I also tested walls in radio frequency mode. Water reflects radio waves at a set frequency similar to mobile phone shields. Meters can’t differentiate moisture from other dense matter such as metal and concrete. They help trace damp in a normal, homogeneous wall.
Readings below 300 REL indicate that a wall is dry below the surface, 999 REL is the limit. These meters are for scanning, mapping and profiling, see surveyor.tips/profile.
This supports my proposition that the source of moisture it’s unlikely to be rainwater from the step above. The profile is consistent with condensation.
There is no effective heating system. With your permission I tried to restart the boiler, but I could not get it working. I am not expert in this field.
I improved the bathroom fan speed from 0 to 3.6 l/s It should be replaced. Also the flexible ducting was blocked stopping air flow, it should be replaced with ridged ducting.
I recommend installing a continuous flow fan such as and Elta Mori. Ventilation is most effective when air is extracted close to the vapour source; bathroom, kitchen, drying clothes and occupied rooms. The internal ventilation does not meet Building Regulation 2010 Part F requirements. This is best achieved with mechanical extractor fans.
See surveyor.tips/vent_regs specifically P39 and P19:
- Bathroom 15 l/s with a 30-minute overrun.
- Kitchen 30 l/s adjacent to hob; or 60 l/s elsewhere in kitchen.
I can only assume that this was an old accidental water spillage or similar.
Old buildings are prone to hygroscopic salts on or near chimney breasts, originating from the historic burning of coal. They are not a source of moisture nor a sign of rising damp but can cause condensation at normal levels of relative humidity, especially in summertime. In the unlikely event that these appear, paint two coats of a solvent based stain block like Zinsser Cover stain, with a 300mm overlap. Then repaint with emulsion for minimal disruption or cost.
I removed the plastic and leaves, to reduce the blockage. There is no sign that this is causing internal dampness.
Cracks should be raked out and filled with an external acrylic based caulk or cement render. This maybe a freeholder responsibility, with cost shared.
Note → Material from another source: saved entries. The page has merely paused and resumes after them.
File: config.mk
export PLATFORM = sky130hd
export DESIGN_NAME = clock_set_ctrl
export DESIGN_NICKNAME = d
export VERILOG_FILES = /design/src/rtl/clock_set_ctrl.sv
export SDC_FILE = /design/constraint.sdc
export NUM_CORES = 1
export LEC_CHECK = 0
export ABC_AREA = 0
export CAP_MARGIN = 20
export CORE_UTILIZATION = 59
export DETAILED_ROUTE_END_ITERATION = 10
export PLACE_DENSITY = 0.85
export RECOVER_POWER = 50
export SETUP_SLACK_MARGIN = 0.05
export SLEW_MARGIN = 10
export SYNTH_ARGS = -nofsm -noshare
export SYNTH_HDL_FRONTEND = slang
export SYNTH_SLANG_ARGS = --single-unit
export TNS_END_PERCENT = 10
File: constraint.sdc
create_clock -name clk -period 6 [get_ports clk]
set_input_delay 1.2 -clock clk [delete_from_list [all_inputs] [get_ports clk]]
set_output_delay 1.2 -clock clk [all_outputs]
set_load 0.005 [all_outputs]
However, from a practical perspective it may be better to rake out and fill cracks without concerning the freeholder or other leaseholders.
I don’t think that these cracks are the root causes of the internal dampness, but I can’t completely exclude them.
Again it didn’t seem to be causing internal dampness. You should check and film the rainwater goods every six months during a rainstorm.
Rainwater could possibly roll back onto the wall, which is fine so long as there isn’t a crack in the render. It is easy to use an angle grinder cut a drip guard into the windowsill. Typically a general builder with charge £300 for a day’s work, which should cover all the other matters.
Rising damp risk assessment
Elevation is: 51M above sea level. The flood risk is: no risk.
Sub-soil rocks are: Rocks with essentially no groundwater.
Signs of groundwater: there are no signs of groundwater.
Therefore the risk of rising damp is a remote possibility, see a good explanation by Dr Robyn Pender of Historic England https://youtu.be/Jo8oF9ubvtI
Despite the low risk of rising damp, there has been an attempt at treatment against rising damp. Rising damp treatment is normally a sign of insufficient ventilation. The walls have a damp proof membrane system, with dry lined plasterboard. This can cause problems with absorption imbalance, resulting in increased condensation on other walls. There was evidence of surface condensation in areas not treated. The solution is through humidity control such as ventilation and heat balance.